It contains a lot of join to retrieve all the related information:
SELECT MCPS.id AS series_id, MD_CD.market_details_id AS market_id, MD_CD.commodity_details_id AS commodity_id, MD.market_name AS market_name, MCPS.price_date AS price_date, MCPS.avg_price AS avg_price, CU.ISO_4217_cod AS currency, MU.unit_name AS measure_unit, CD.commodity_name_en, CN.commodity_name FROM Market_Commodity_Price_Series AS MCPS INNER JOIN MeasureUnit AS MU ON MCPS.measure_unit_id = MU.id INNER JOIN Currency AS CU ON MCPS.currency_id = CU.id INNER JOIN MarketDetails_CommodityDetails AS MD_CD ON MCPS.market_commodity_details_id = MD_CD.id INNER JOIN MarketDetails AS MD ON MD_CD.market_details_id = MD.id INNER JOIN CommodityDetails AS CD ON MD_CD.commodity_details_id = CD.id INNER JOIN CommodityName AS CN ON CD.id = CN.commodity_details_id INNER JOIN Languages AS LN ON CN.language_id = LN.id WHERE MD.id = 4 AND CD.id = 4 AND LN.id=1 ORDER BY price_date DESC LIMIT 1
My doubt is: using the previous query I am extracting all the records related to a specific commodity into a specific market from the Market_Commodity_Price_Series table, do a lot of join, ordinating these records based on the price_date field and limiting to the last one.
I think that it could be expansive because I can have a lot of records (because the Market_Commodity_Price_Series table contains daily information).
This query works but I think that can be done in a smarter way.
So I thought that I can do something like this:
1) Select the record related to the last price of a specific commodity into a specific market using a query like this:
SELECT measure_unit_id, currency_id, market_commodity_details_id, MAX(price_date) price_date FROM Market_Commodity_Price_Series AS MCPS INNER JOIN MarketDetails_CommodityDetails AS MD_CD ON MCPS.market_commodity_details_id = MD_CD.id WHERE MD_CD.market_details_id = 4 AND MD_CD.commodity_details_id = 4 GROUP BY measure_unit_id, currency_id, market_commodity_details_id
that returns the single record related to this information:
measure_unit_id currency_id market_commodity_details_id price_date -------------------------------------------------------------------------------- 1 2 24 05/10/2017
Use this output like a table (I don’t know the exact name, maybe view, is it?) and join this “table” to the other required information that are into the MeasureUnit, Currency, MarketDetails, CommodityDetails, CommodityName and Languages tables.
I think that it could be better because in this way I am using the MAX(price_date) price_date to extract only the record related to the latest price into the Market_Commodity_Price_Series instead obtain all the records, ordering and limiting to the latest one.
Furthermore most onf the JOIN operation are doing o the single record returned by the previous query and not on all the records returned by the first version of my query (potentially they could be hundreds or thousands).
Could be a smart solution?
If yes…what is the correct syntax to join the output of this query (considering it as a table) with the other tables?
You’ve done a reasonably good job of writing an efficient query.
You didn’t use
SELECT *, which can mess up performance in a query with lots of joins, because it generates bloated and redundant intermediate result sets.

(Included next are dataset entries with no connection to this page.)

`config.mk`:
```
export PLATFORM = sky130hd
export DESIGN_NAME = muldiv_unit
export DESIGN_NICKNAME = d
export VERILOG_FILES = /design/src/rtl/muldiv_pkg.sv /design/src/rtl/muldiv_tick.sv /design/src/rtl/muldiv_ctl.sv /design/src/rtl/muldiv_step.sv /design/src/rtl/muldiv_dp.sv /design/src/rtl/muldiv_unit.sv
export SDC_FILE = /design/constraint.sdc
export NUM_CORES = 1
export LEC_CHECK = 0
export CORE_UTILIZATION = 41
export DETAILED_ROUTE_END_ITERATION = 6
export PLACE_DENSITY = 0.7
export SLEW_MARGIN = 0
export SYNTH_ARGS = -nofsm -noshare
export SYNTH_HDL_FRONTEND = slang
export SYNTH_SLANG_ARGS = --single-unit
```
`constraint.sdc`:
```
create_clock -name clk -period 3.35 [get_ports clk]
set_clock_uncertainty 0.15 [all_clocks]
set_input_delay 1.005 -clock clk [delete_from_list [all_inputs] [get_ports clk]]
set_output_delay 1.005 -clock clk [all_outputs]
set_load 0.02 [all_outputs]
```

But your intermediate result set — the one you apply
ORDER BY to — is not bloated.
WHERE col = val clauses mostly mention primary keys of tables (I guess). That’s good.
Your big table
Market_Commodity_Price_Series could maybe use a compound covering index. Similarly, some other tables may need that kind of index. But that should be the topic of another question.
Your proposed optimization — ordering an intermediate result set consisting mostly of
id values — would help a lot if you were doing
ORDER BY ... LIMIT and using the
LIMIT function to discard most of your results. But you are not doing that.

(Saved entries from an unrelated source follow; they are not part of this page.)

$ cat config.mk
export PLATFORM = sky130hd
export DESIGN_NAME = strobe_bus_slave
export DESIGN_NICKNAME = d
export VERILOG_FILES = /design/src/rtl/sbs_pkg.sv /design/src/rtl/sbs_sync.sv /design/src/rtl/sbs_path.sv /design/src/rtl/strobe_bus_slave.sv
export SDC_FILE = /design/constraint.sdc
export NUM_CORES = 1
export LEC_CHECK = 0
export CAP_MARGIN = 0
export CORE_ASPECT_RATIO = 1.2
export CORE_UTILIZATION = 27
export CTS_BUF_LIST = sky130_fd_sc_hd__clkbuf_4 sky130_fd_sc_hd__clkbuf_8 sky130_fd_sc_hd__clkbuf_16
export DETAILED_ROUTE_END_ITERATION = 7
export PLACE_DENSITY = 0.5
export RECOVER_POWER = 25
export SYNTH_ARGS = -nofsm -noshare
export SYNTH_HDL_FRONTEND = slang
export SYNTH_SLANG_ARGS = --single-unit
$ cat constraint.sdc
create_clock -name clk -period 1.5 [get_ports clk]
set_clock_uncertainty 0.05 [all_clocks]
set_input_delay 0.225 -clock clk [delete_from_list [all_inputs] [get_ports clk]]
set_output_delay 0.225 -clock clk [all_outputs]
set_load 0.05 [all_outputs]
$ cat src/rtl/sbs_pkg.sv
package sbs_pkg;

    // Which side of the bus a latch path serves.
    typedef enum logic {
        PATH_WR = 1'b0,
        PATH_RD = 1'b1
    } path_kind_e;

endpackage

$ cat src/rtl/sbs_sync.sv
module sbs_sync #(
    parameter int STAGES = 2
) (
    input  logic clk,
    input  logic rst,
    input  logic async_i,
    output logic rise_o
);
    localparam int DEPTH = STAGES + 1;   // synchronizer stages plus one history bit

    logic [DEPTH-1:0] sh_d, sh_q;

    always_comb begin
        sh_d = {sh_q[DEPTH-2:0], async_i};
    end

    always_ff @(negedge clk) begin
        if (rst) sh_q <= '0;
        else     sh_q <= sh_d;
    end

    assign rise_o = sh_q[STAGES-1] & ~sh_q[STAGES];

    // a level held high yields a single event
    a_r10_single_rise: assert property (@(negedge clk) disable iff (rst)
        rise_o |=> !rise_o);

endmodule

$ cat src/rtl/sbs_path.sv
module sbs_path
    import sbs_pkg::*;
#(
    parameter int         AW   = 4,
    parameter int         DW   = 8,
    parameter path_kind_e KIND = PATH_WR
) (
    input  logic          clk,
    input  logic          rst,
    input  logic          start_i,
    input  logic [AW-1:0] addr_i,
    input  logic [DW-1:0] wdata_i,
    input  logic [DW-1:0] late_i,
    input  logic          go_ok_i,
    output logic          pulse_o,
    output logic [AW-1:0] addr_o,
    output logic [DW-1:0] data_o,
    output logic          busy_nx_o,
    output logic          hold_o
);
    // Read paths load data after issuing their pulse; write paths at capture.
    localparam bit LATE = (KIND == PATH_RD);

    typedef struct packed {
        logic [AW-1:0] addr;
        logic [DW-1:0] data;
        logic          pend;
        logic          defer;
        logic          pulse;
    } st_t;

    st_t  s_d, s_q;
    logic take;

    always_comb begin
        s_d       = s_q;
        s_d.pulse = 1'b0;
        take      = (start_i | s_q.defer) & ~s_q.pend;

        if (LATE && s_q.pulse) s_d.data = late_i;

        if (s_q.pend && go_ok_i) begin
            s_d.pend  = 1'b0;
            s_d.pulse = 1'b1;
        end

        if (start_i && s_q.pend) s_d.defer = 1'b1;

        if (take) begin
            s_d.addr  = addr_i;
            if (!LATE) s_d.data = wdata_i;
            s_d.defer = 1'b0;
            s_d.pulse = go_ok_i;
            s_d.pend  = ~go_ok_i;
        end
    end

    always_ff @(negedge clk) begin
        if (rst) s_q <= '0;
        else     s_q <= s_d;
    end

    assign pulse_o   = s_q.pulse;
    assign addr_o    = s_q.addr;
    assign data_o    = s_q.data;
    assign busy_nx_o = s_d.pend | s_d.defer;
    assign hold_o    = s_q.pend | s_q.defer;

    // a pulse is only issued while the buffer reported ready
    a_r5_pulse_needs_ok: assert property (@(negedge clk) disable iff (rst)
        pulse_o |-> $past(go_ok_i));

    // a waiting access keeps its address
    a_r5_addr_held: assert property (@(negedge clk) disable iff (rst)
        (s_q.pend && $past(s_q.pend)) |-> $stable(s_q.addr));

endmodule

$ cat src/rtl/strobe_bus_slave.sv
module strobe_bus_slave
    import sbs_pkg::*;
#(
    parameter int AW          = 4,
    parameter int DW          = 8,
    parameter int SYNC_STAGES = 2
) (
    input  logic          clk,
    input  logic          rst,
    input  logic          host_stb,
    input  logic          host_rnw,
    input  logic [AW-1:0] host_addr,
    input  logic [DW-1:0] host_wdata,
    output logic [DW-1:0] host_rdata,
    output logic          host_rdy,
    input  logic          wr_buf_ok,
    input  logic          rd_buf_ok,
    output logic          wr_pulse,
    output logic [AW-1:0] wr_addr,
    output logic [DW-1:0] wr_data,
    output logic          rd_pulse,
    output logic [AW-1:0] rd_addr,
    input  logic [DW-1:0] rd_data_in
);
    typedef struct packed {
        logic rdy;
    } top_st_t;

    top_st_t t_d, t_q;

    logic          rise;
    logic          wr_busy_nx, rd_busy_nx;
    logic          wr_hold, rd_hold;
    logic [DW-1:0] wr_unused_late;
    logic [AW-1:0] rd_addr_w;
    logic [DW-1:0] rd_data_w;

    assign wr_unused_late = '0;

    sbs_sync #(.STAGES(SYNC_STAGES)) u_sync (
        .clk     (clk),
        .rst     (rst),
        .async_i (host_stb),
        .rise_o  (rise)
    );

    sbs_path #(.AW(AW), .DW(DW), .KIND(PATH_WR)) u_wr (
        .clk       (clk),
        .rst       (rst),
        .start_i   (rise & ~host_rnw),
        .addr_i    (host_addr),
        .wdata_i   (host_wdata),
        .late_i    (wr_unused_late),
        .go_ok_i   (wr_buf_ok),
        .pulse_o   (wr_pulse),
        .addr_o    (wr_addr),
        .data_o    (wr_data),
        .busy_nx_o (wr_busy_nx),
        .hold_o    (wr_hold)
    );

    sbs_path #(.AW(AW), .DW(DW), .KIND(PATH_RD)) u_rd (
        .clk       (clk),
        .rst       (rst),
        .start_i   (rise & host_rnw),
        .addr_i    (host_addr),
        .wdata_i   (host_wdata),
        .late_i    (rd_data_in),
        .go_ok_i   (rd_buf_ok),
        .pulse_o   (rd_pulse),
        .addr_o    (rd_addr_w),
        .data_o    (rd_data_w),
        .busy_nx_o (rd_busy_nx),
        .hold_o    (rd_hold)
    );

    always_comb begin
        t_d     = t_q;
        t_d.rdy = ~(wr_busy_nx | rd_busy_nx);
    end

    always_ff @(negedge clk) begin
        if (rst) t_q <= '0;
        else     t_q <= t_d;
    end

    assign host_rdy   = t_q.rdy;
    assign rd_addr    = rd_addr_w;
    assign host_rdata = rd_data_w;

    // handshake low whenever a path holds work
    a_r6_rdy_low_when_held: assert property (@(negedge clk) disable iff (rst)
        (wr_hold | rd_hold) |-> !host_rdy);

    // read latch only moves on the edge after a read pulse
    a_r4_rdata_only_after_pulse: assert property (@(negedge clk) disable iff (rst)
        !$past(rd_pulse) |-> $stable(host_rdata));

endmodule

==> run summary, run 1 <==
In this run the power spent charging and discharging nets is 0.0007111 W. The internal power of the cells totals 0.001716 W. The number of nets in the finished design was 257. For the worst-skew pair, the clock arrives at the later sink with an insertion delay of 0.35 ns. Setup repair after global routing could not meet its margin everywhere. The number of enable flip-flop cells after synthesis came out at 0.

During synthesis, Yosys emitted a total of 0 warnings. In this run, post-CTS hold repair placed 0 buffers. For the instance count of the mapped netlist, the log shows 154. The count of buffer and inverter cells on the critical path is 1, and the starting utilization of the core area is 28.60%. Of the total power, combinational logic draws 12.1%. The share of synthesized flip-flops with an asynchronous set or reset was 0%. The root buffer cell chosen for the clock tree is sky130_fd_sc_hd__clkbuf_8. The cell taking the most area after synthesis was sky130_fd_sc_hd__dfxtp_1. The logs give -14.31 ns for the total negative setup slack and 0 for the number of antenna-violating nets in the routed design. The number of antenna diodes in the final layout is 0.

The worst setup slack after layout was -0.3677 ns. The tools report the relative contribution of the clock network to total power as 48.8%. The synthesized design contains 34 register bits. By area the synthesized netlist is led by sky130_fd_sc_hd__dfxtp_1 (44%), sky130_fd_sc_hd__mux2i_1 (16%), sky130_fd_sc_hd__nand2b_1 (12%). For the pin with the worst max-slew slack, the measured transition is 0.3576 ns.

The run gives 1406 as the number of global-route vias before repair. The endpoint class of the critical path is an output pin. The via count was 1288.

In this design, the largest share of critical-path delay is due to flip-flops. In this run the tool buffered the top-level ports with 52 buffer cells. Dividing the detail-routed wire length by the instance count gives 12.27 um.

The number of fillers in the final layout is 511. The mean post-synth cell area is 10.04 um2. Switching power share of the total: 29.30%. In this run, distinct cell masters in the synthesized netlist total 24. Entering global routing, the biggest net connects 23 pins. Hold violation total from the final report: 0.

TritonCTS built the clock tree. After detailed routing, the number of remaining DRC violations is 5. In this run the standard cell core region covers 5406 um2. The detailed-routing iteration count for the pre-antenna-repair pass was 8; the post-placement setup slack was -0.9480 ns.

In the synthesized netlist the dominant register cell turns out to be sky130_fd_sc_hd__dfxtp_1. The share of the synthesized area in the top cell type was 44.01%. In this run the worst hold path is classified as flop to flop. For this design, the slowest cell found on the critical path is sky130_fd_sc_hd__dfxtp_2. The tools report the total of endpoints with negative setup slack in the final report as 52. Most frequently used cell type in the post-synthesis netlist: sky130_fd_sc_hd__dfxtp_1. The number of antenna violations at the first check in global routing was 0.

The tool flagged a number of max-cap violations equal to 0. The detailed router finished its first iteration with 34 violations. The maximum number of buffers from clock root to sink came out at 2. 53 I/O pins were placed. The worst setup path is of the flop to output pin kind.

For this run, the total global-route usage over all layers was measured as 12.70%. The tools report the clock sink count as 34. VDD sags by at most 0.4250 mV. The post-detailed-placement half-perimeter wirelength was 2.243 mm. The horizontal extent of the die is 71.09 um, and the wire length of the first global-routing pass is 5.830 mm. The global placement routability congestion was 0.6892.

The tools report the critical path launch point type as a flop. The commonest cells after synthesis are sky130_fd_sc_hd__dfxtp_1 (34), sky130_fd_sc_hd__nand2b_1 (30), sky130_fd_sc_hd__buf_4 (24), sky130_fd_sc_hd__mux2i_1 (24), sky130_fd_sc_hd__nor2_1 (11). The residual overflow from global routing was 0. In the routed layout, each cell is associated on average with a via count of 4.381. Registers are responsible for 39.0% of the overall power.

The run gives 1546 um2 as the synthesized cell area. The clock-pin transition on the worst setup and hold timing paths is 0.04 ns. The post-synth net total is 180. The final reports fail on design-rule violations, negative setup slack. Measured against its own limit, the worst slew margin works out to 76.16%.

The H-tree was split into 2 levels. The die is 84.91 um tall. For this design the ratio of total power to cell area is 901.2 nW/um2. The run gives 1.152 nW as the static leakage. The count of standard-cell rows was 29; the biggest cell delay along the critical path was 0.35 ns. Walking the worst path, the cells encountered are buf_12. STA puts the critical path data required time at 1.22 ns. The largest fanout on the critical path was 2; the max-slew violation count was 0. The run finished, with violations left.

The sequential area share after synthesis is 44.01%. The worst endpoint data arrival time was 1.59 ns; the number of buffers added by the clock tree synthesis step was 5. Wires add up to 3.607 mm.

For the overall die area, the log shows 6035 um2. In the final layout, the share of cells above drive strength 1 is 39.66%. From synthesis to final layout, the design area changed by 74.11%.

Without knowing more about your data, it’s hard to offer a crisp opinion. But, if it were me I’d use your first query. I’d keep an eye on it as you go into production (and on other complex queries). When (not if) performance starts to deteriorate, then you can do
EXPLAIN and figure out the best way to index your tables. You’ve done a good job of writing a query that will get your application up and running. Go with it!